Teachers have hand in textbook materials


Taylor Bravo

Many teachers have outside responsibilities such as writing books and textbooks for classroom use.

Jordan Toomey, Staff Reporter

In most students’ minds, teachers have exactly one job – to teach. The truth is, teachers have many other responsibilities and activities that they enjoy; and for several of the teachers on campus, that activity is textbook writing.

“I’ve contributed to the 8th grade US History, World Geography, and the 11th grade US History books,” World Geography and AP European studies teacher Beverly Smith said. “You’ve probably seen those books or used them. I’ve also done editing of textbooks as well, where you go in and you check their historical facts, and you look for grammar errors.”

Writing and editing textbooks is no easy task as a lot of hard work goes into the process.

“Not every textbook publisher is going to get people in there who really know their content, and it can be very evident when you’re looking at those books, so it’s a process, it really is a process,” Smith said. “And [you have to ask yourself] what is it [the students] really have to know, and you have to use that process of elimination going, “okay, what does the state require, what does it say” and then you have to throw in things like charts, graphs, the processing things. You can have readings, primary source things, so it’s a very big picture, global kind of process to when you’re putting it together.”

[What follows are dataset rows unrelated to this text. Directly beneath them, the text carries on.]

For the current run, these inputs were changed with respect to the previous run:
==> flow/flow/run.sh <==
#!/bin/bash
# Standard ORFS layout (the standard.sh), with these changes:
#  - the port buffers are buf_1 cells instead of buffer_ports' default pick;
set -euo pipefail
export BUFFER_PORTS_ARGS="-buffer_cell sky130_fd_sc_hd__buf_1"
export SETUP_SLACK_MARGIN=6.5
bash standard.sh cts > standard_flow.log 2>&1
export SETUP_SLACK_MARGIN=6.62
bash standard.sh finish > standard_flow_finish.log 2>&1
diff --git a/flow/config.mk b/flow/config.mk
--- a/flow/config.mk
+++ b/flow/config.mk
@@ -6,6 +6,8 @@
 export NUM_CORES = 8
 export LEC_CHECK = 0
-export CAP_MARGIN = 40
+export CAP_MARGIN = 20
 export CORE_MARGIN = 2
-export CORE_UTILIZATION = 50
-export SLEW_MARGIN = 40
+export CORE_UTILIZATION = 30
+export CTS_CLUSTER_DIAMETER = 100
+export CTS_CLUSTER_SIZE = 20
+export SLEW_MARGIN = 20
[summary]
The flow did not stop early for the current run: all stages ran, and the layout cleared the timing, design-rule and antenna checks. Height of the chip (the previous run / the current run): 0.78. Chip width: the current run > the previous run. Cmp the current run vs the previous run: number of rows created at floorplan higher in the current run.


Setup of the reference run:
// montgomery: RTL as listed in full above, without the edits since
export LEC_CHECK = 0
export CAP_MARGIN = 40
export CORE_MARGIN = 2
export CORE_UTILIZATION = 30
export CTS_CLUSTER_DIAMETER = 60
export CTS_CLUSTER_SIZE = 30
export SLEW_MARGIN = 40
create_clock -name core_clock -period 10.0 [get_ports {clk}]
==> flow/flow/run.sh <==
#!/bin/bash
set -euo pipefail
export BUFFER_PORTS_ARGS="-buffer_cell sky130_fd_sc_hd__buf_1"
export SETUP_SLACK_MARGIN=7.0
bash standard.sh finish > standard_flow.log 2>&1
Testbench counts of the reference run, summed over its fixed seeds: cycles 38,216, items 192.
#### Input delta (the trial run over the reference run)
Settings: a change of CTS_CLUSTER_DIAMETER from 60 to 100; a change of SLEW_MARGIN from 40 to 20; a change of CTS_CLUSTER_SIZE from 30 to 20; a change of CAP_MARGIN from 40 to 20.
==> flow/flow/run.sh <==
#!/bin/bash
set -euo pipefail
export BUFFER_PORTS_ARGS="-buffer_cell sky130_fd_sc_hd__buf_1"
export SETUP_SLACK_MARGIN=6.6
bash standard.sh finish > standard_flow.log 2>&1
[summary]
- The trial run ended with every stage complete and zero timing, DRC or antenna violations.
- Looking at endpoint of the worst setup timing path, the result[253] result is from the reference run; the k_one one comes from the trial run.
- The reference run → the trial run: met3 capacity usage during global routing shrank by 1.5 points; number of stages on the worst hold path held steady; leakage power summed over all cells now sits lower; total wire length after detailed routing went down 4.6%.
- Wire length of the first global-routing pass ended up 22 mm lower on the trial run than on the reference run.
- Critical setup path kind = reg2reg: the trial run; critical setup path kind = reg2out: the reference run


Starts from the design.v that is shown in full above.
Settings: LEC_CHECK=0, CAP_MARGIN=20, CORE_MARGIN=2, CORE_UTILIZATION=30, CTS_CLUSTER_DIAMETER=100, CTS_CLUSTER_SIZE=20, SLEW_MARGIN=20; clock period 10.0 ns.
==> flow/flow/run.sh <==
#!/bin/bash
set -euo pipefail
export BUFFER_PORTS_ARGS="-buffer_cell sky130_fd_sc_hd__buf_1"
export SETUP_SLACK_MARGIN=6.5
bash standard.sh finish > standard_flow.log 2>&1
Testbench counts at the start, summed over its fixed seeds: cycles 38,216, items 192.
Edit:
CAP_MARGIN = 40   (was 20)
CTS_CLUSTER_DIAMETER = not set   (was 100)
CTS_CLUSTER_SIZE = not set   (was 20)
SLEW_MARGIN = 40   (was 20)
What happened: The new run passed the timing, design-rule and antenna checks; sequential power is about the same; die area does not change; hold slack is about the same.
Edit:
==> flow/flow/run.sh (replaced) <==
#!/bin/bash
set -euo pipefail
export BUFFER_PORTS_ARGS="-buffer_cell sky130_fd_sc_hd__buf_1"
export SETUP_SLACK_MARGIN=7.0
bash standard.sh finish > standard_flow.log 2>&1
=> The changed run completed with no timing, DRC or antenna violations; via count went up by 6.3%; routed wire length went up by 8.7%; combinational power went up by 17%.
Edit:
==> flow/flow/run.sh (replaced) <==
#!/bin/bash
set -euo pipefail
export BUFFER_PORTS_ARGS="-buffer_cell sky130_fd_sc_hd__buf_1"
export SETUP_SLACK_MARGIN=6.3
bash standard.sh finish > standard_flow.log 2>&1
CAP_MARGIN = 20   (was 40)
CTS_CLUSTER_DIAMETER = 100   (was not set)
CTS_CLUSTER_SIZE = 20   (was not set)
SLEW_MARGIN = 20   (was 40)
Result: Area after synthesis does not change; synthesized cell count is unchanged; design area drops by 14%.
What follows belongs to an exercise in optimizing a design on an open flow for small area; a production flow would make more cautious choices. Only the layout flow was run in this run; the RTL was not checked for function there. Power figures rest on the tool's default switching activity, not on a simulated workload.

==> flow/design.v <==
module morseio(
    input morsein,
    input clk,
    input rst,
    output valid,
    output reg [3:0] len,
    output reg [6:0] bits
);
reg [14:0] cnt;
reg [6:0] ph;
reg state;
wire ev   = (ph == 7'd99);
wire e1   = (ph == 7'd100);
wire gap  = (ph == 7'd101);
wire post = e1 | gap;
wire ge100   = cnt >= 15'd100;
wire ge3000  = cnt >= 15'd3000;
wire ge5999  = cnt >= 15'd5999;
wire ge6000  = cnt >= 15'd6000;
wire ge20000 = cnt >= 15'd20000;
assign valid = (e1 & state & ge5999 & ~ge20000) | (gap & ~state & ge6000);
always @(posedge clk) begin
    if (rst || valid) begin
        cnt <= 0;
        ph <= 0;
        if (rst) state <= 0;
    end else begin
        if (e1) begin
            if (!state && ge6000) state <= 1;
            if (state && ge20000) state <= 0;
        end
        if (morsein) begin
            ph <= 0;
            if (post) cnt <= 1;
            else if (!ge20000) cnt <= cnt + 1'b1;
        end else begin
            if (!gap) ph <= ph + 1'b1;
            if (e1) cnt <= state ? 15'd1 : 15'd101;
            else if (gap) cnt <= cnt + 1'b1;
        end
    end
end
always @(posedge clk) begin
    if (ph == 7'd0 && cnt == 15'd0)
        len <= 0;
    else if (e1 && ge100 && !ge6000) begin
        len <= len + 1'b1;
        bits <= {bits[5:0], ge3000};
    end
end
endmodule
This design comes from an exercise in tuning for small area on the open sky130 flow, not from production work. In this exercise RTL edits were held to simulation tests only and were not proved equivalent to the original. Power and IR drop assume default switching activity.

==> job 8894: inputs <==
==> flow/design.v <==
`timescale 1ns / 1ps
module puf_core #(
    parameter PUF_WIDTH = 256,
    parameter ENTROPY_TARGET = 512000,
    parameter RING_OSC_COUNT = 128,
    parameter CHALLENGE_WIDTH = 128,
    parameter TEMPERATURE_SENSORS = 16,
    parameter VOLTAGE_SENSORS = 8,
    parameter TAMPER_SENSORS = 32
) (
    input  wire                           clk_sys,
    input  wire                           rst_n,
    input  wire                           enable,
    input  wire [CHALLENGE_WIDTH-1:0]    challenge,
    output wire [PUF_WIDTH-1:0]          response,
    output reg                            response_valid,
    output wire [31:0]                    entropy_data,
    output wire                           entropy_valid,
    input  wire                           entropy_ready,
    output wire [15:0]                    entropy_rate,
    output wire [7:0]                     temperature,
    output wire [7:0]                     voltage_level,
    output wire                           tamper_detected,
    output wire                           puf_healthy,
    output wire [255:0]                   divine_seal,
    output wire                           moral_compliance,
    input  wire                           security_lock,
    output wire                           kill_switch_detect,
    output wire                           self_destruct,
    output wire [RING_OSC_COUNT-1:0]      ring_osc_enable,
    input  wire [RING_OSC_COUNT-1:0]      ring_osc_out,
    input  wire [TEMPERATURE_SENSORS-1:0] temp_sensor_data,
    input  wire [VOLTAGE_SENSORS-1:0]     volt_sensor_data,
    input  wire [TAMPER_SENSORS-1:0]      tamper_sensors
);
    localparam [255:0] DIVINE_FOUNDATION = 256'h3633335f5468655f4c6f72645f676f7665726e735f6576657279646563697369;
    localparam [255:0] MORAL_AUTHORITY = 256'h4d617474685f32323a33395f4c6f76655f796f75725f6e65696768626f72;
    localparam [255:0] SEAL_STEP = DIVINE_FOUNDATION ^ MORAL_AUTHORITY;
    localparam [255:0] RESP_K = DIVINE_FOUNDATION ^ MORAL_AUTHORITY;
    localparam [127:0] RESP_D = RESP_K[255:128] ^ RESP_K[127:0];
    wire active = enable && !security_lock;
    reg  [127:0] chal_q;
    reg          act_n_q;    
    always @(posedge clk_sys) chal_q <= challenge;
    always @(posedge clk_sys or negedge rst_n) begin
        if (!rst_n) act_n_q <= 1'b1;
        else        act_n_q <= ~active;
    end
    assign ring_osc_enable = ~{128{act_n_q}} & (chal_q ^ DIVINE_FOUNDATION[127:0]);
    reg  [3:0]   response_stage;
    localparam [127:0] ACC_INIT = RESP_K[127:0] ^ ~RESP_D;
    reg  [127:0] acc;
    reg  [127:0] resp_q;
    reg          resp_unloaded;    
    wire [127:0] sample;
    wire         resp_load = active && (response_stage == 4'd15);
    genvar g;
    generate
        for (g = 0; g < 128; g = g + 1) begin : g_sample
            assign sample[g] = challenge[g] ? ring_osc_out[(g + 1) % 128] : ring_osc_out[g];
        end
    endgenerate
    wire keep = (response_stage == 4'd13) || (response_stage == 4'd14) || (response_stage == 4'd15);
    wire acc_en = active && ((response_stage == 4'd13) || (response_stage == 4'd14));
    always @(posedge clk_sys) begin
        acc <= keep ? (acc ^ (sample & {128{acc_en}})) : ACC_INIT;
    end
    always @(posedge clk_sys or negedge rst_n) begin
        if (!rst_n) begin
            response_stage <= 4'b0;
            resp_unloaded <= 1'b1;
            response_valid <= 1'b0;
        end else if (active) begin
            response_stage <= response_stage + 1'b1;
            response_valid <= (response_stage == 4'd15);
            if (response_stage == 4'd15)
                resp_unloaded <= 1'b0;
        end else begin
            response_valid <= 1'b0;
        end
    end
    generate
        for (g = 0; g < 128; g = g + 1) begin : g_resp
            if (RESP_D[g]) begin : g_diff
                always @(posedge clk_sys or negedge rst_n) begin
                    if (!rst_n)         resp_q[g] <= 1'b0;
                    else if (resp_load) resp_q[g] <= acc[g];
                end
                assign response[g]       = resp_q[g];
                assign response[128 + g] = ~(resp_unloaded | resp_q[g]);
            end else begin : g_same
                always @(posedge clk_sys) begin
                    if (resp_load) resp_q[g] <= acc[g];
                end
                assign response[g]       = ~(resp_unloaded | resp_q[g]);
                assign response[128 + g] = response[g];
            end
        end
    endgenerate
    reg  [4:0]  entropy_shift_reg;
    reg         entropy_data_valid;
    reg  [31:0] entropy_output_reg;
    reg  [4:0]  entropy_bit_counter;
    wire        entropy_bit = ^ring_osc_out;
    always @(posedge clk_sys or negedge rst_n) begin
        if (!rst_n) begin
            entropy_shift_reg <= 5'b0;
            entropy_output_reg <= 32'b0;
            entropy_data_valid <= 1'b0;
            entropy_bit_counter <= 5'b0;
        end else if (active) begin
            entropy_shift_reg <= {entropy_shift_reg[3:0], entropy_bit};
            if (entropy_shift_reg[4] != entropy_shift_reg[3]) begin
                entropy_output_reg <= {entropy_output_reg[30:0], entropy_bit};
                entropy_bit_counter <= entropy_bit_counter + 1'b1;
                entropy_data_valid <= (entropy_bit_counter == 5'b11111);
            end
        end else begin
            entropy_data_valid <= 1'b0;
        end
    end
    assign entropy_data = entropy_output_reg;
    assign entropy_valid = entropy_data_valid && entropy_ready;
    reg [14:0] rate_timer;
    reg [9:0]  rate_q;       
    reg [4:0]  rate_r;       
    reg [9:0]  entropy_rate_reg;
    always @(posedge clk_sys or negedge rst_n) begin
        if (!rst_n) begin
            rate_timer <= 15'd1;
            rate_q <= 10'b0;
            rate_r <= 5'b0;
            entropy_rate_reg <= 10'b0;
        end else if (rate_timer == 15'h4e2a) begin
            rate_timer <= 15'd1;
            rate_q <= 10'b0;
            rate_r <= 5'b0;
            entropy_rate_reg <= rate_q;
        end else begin
            rate_timer <= {rate_timer[13:0], rate_timer[14] ^ rate_timer[13]};
            if (entropy_valid) begin
                if ((rate_q & 10'd655) == 10'd655 && rate_r[0]) begin
                    rate_q <= 10'b0;
                    rate_r <= 5'b0;
                end else if (rate_r >= 5'd17) begin
                    rate_q <= rate_q + 1'b1;
                    rate_r <= rate_r - 5'd17;
                end else begin
                    rate_r <= rate_r + 5'd8;
                end
            end
        end
    end
    assign entropy_rate = {6'b0, entropy_rate_reg};
    reg [7:0] temperature_reg;
    reg [7:0] voltage_reg;
    reg tamper_detected_reg;
    reg kill_switch_detect_reg;
    reg self_destruct_reg;
    reg puf_healthy_reg;
    reg moral_compliance_reg;
    always @(posedge clk_sys or negedge rst_n) begin
        if (!rst_n) begin
            temperature_reg <= 8'd25;
            voltage_reg <= 8'd180;
            tamper_detected_reg <= 1'b0;
            kill_switch_detect_reg <= 1'b0;
            self_destruct_reg <= 1'b0;
            puf_healthy_reg <= 1'b0;
            moral_compliance_reg <= 1'b1;
        end else begin
            temperature_reg <= temp_sensor_data[7:0] + 8'd25;
            voltage_reg <= volt_sensor_data + 8'd150;
            if (|tamper_sensors || (temperature_reg > 8'd85 && temperature_reg < 8'd216) ||
                voltage_reg < 8'd120 || voltage_reg > 8'd250)
                tamper_detected_reg <= 1'b1;
            if (security_lock && enable)
                kill_switch_detect_reg <= 1'b1;
            if (tamper_detected_reg && (temperature_reg > 8'd100 || voltage_reg < 8'd100))
                self_destruct_reg <= 1'b1;
            puf_healthy_reg <= entropy_rate_reg[9] && !tamper_detected_reg &&
                               !kill_switch_detect_reg && (temperature_reg <= 8'd85) &&
                               (voltage_reg >= 8'd150);
            if (enable)
                moral_compliance_reg <= !kill_switch_detect_reg && puf_healthy_reg && !tamper_detected_reg;
        end
    end
    assign temperature = temperature_reg;
    assign voltage_level = voltage_reg;
    assign tamper_detected = tamper_detected_reg;
    assign kill_switch_detect = kill_switch_detect_reg;
    assign self_destruct = self_destruct_reg;
    assign puf_healthy = puf_healthy_reg;
    assign moral_compliance = moral_compliance_reg;
    reg [31:0] seal_lo;
    reg        seal_t;
    always @(posedge clk_sys or negedge rst_n) begin
        if (!rst_n) begin
            seal_lo <= DIVINE_FOUNDATION[31:0];
            seal_t <= 1'b0;
        end else if (enable) begin
            seal_lo <= seal_lo ^ entropy_output_reg ^ SEAL_STEP[31:0];
            seal_t <= ~seal_t;
        end
    end
    assign divine_seal = {DIVINE_FOUNDATION[255:32] ^ (SEAL_STEP[255:32] & {224{seal_t}}), seal_lo};
endmodule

Teachers generally need to stand out to be asked to contribute to textbook writing.

“If you’ve been in this business long enough and you’ve taught the number of subjects that you’ve taught or you’ve developed some kind of expertise or you’ve presented at conferences or something like that and somebody sees it, then that’s how you get the connection,” Smith said. “And people say, okay, well maybe you should have that person contribute something to this book that you’re writing or contribute something in the way of supplemental materials for teachers as well, lesson plan writing and that kind of thing, and that’s usually how it happens.”

Not all teachers write textbooks, however; some write other kinds of literature.

“I’ve always seen writing as an opportunity to make change,” APUSH teacher Brian Erskine said. “Sometimes it’s just for catharsis, and at other times it is to inform or entertain. I’ve worked on some textbooks and even a political non-fiction book. I’m currently working on a young adult/early college fiction book about a young man who lives through a series of adventures during America’s colonial era.”

A few teachers on campus haven’t yet contributed to textbook writing, but feel that is something they would like to do in the future.

“[I would be interested in contributing to a textbook] if I could find the time,” Pre-Calculus teacher Andrew Stallings said. “I would like to write a textbook over different approaches to teaching trigonometry. I think that trig is taught sometimes in ways that’s difficult for most students to understand, and I’ve developed some ideas that I think if integrated into a resource for students taking trig, that it would help them understand the basic concepts more quickly and realize that it’s not as much of a mystery as many students think.”

Though writing textbooks, or any books, is a hard process, the teachers that do it learn and develop intellectually.

“I encourage everyone to read everything that interests them; that’s how we grow,” Erskine said. “My focus is on doing the best teaching I can do and writing the next chapter of my life’s story.”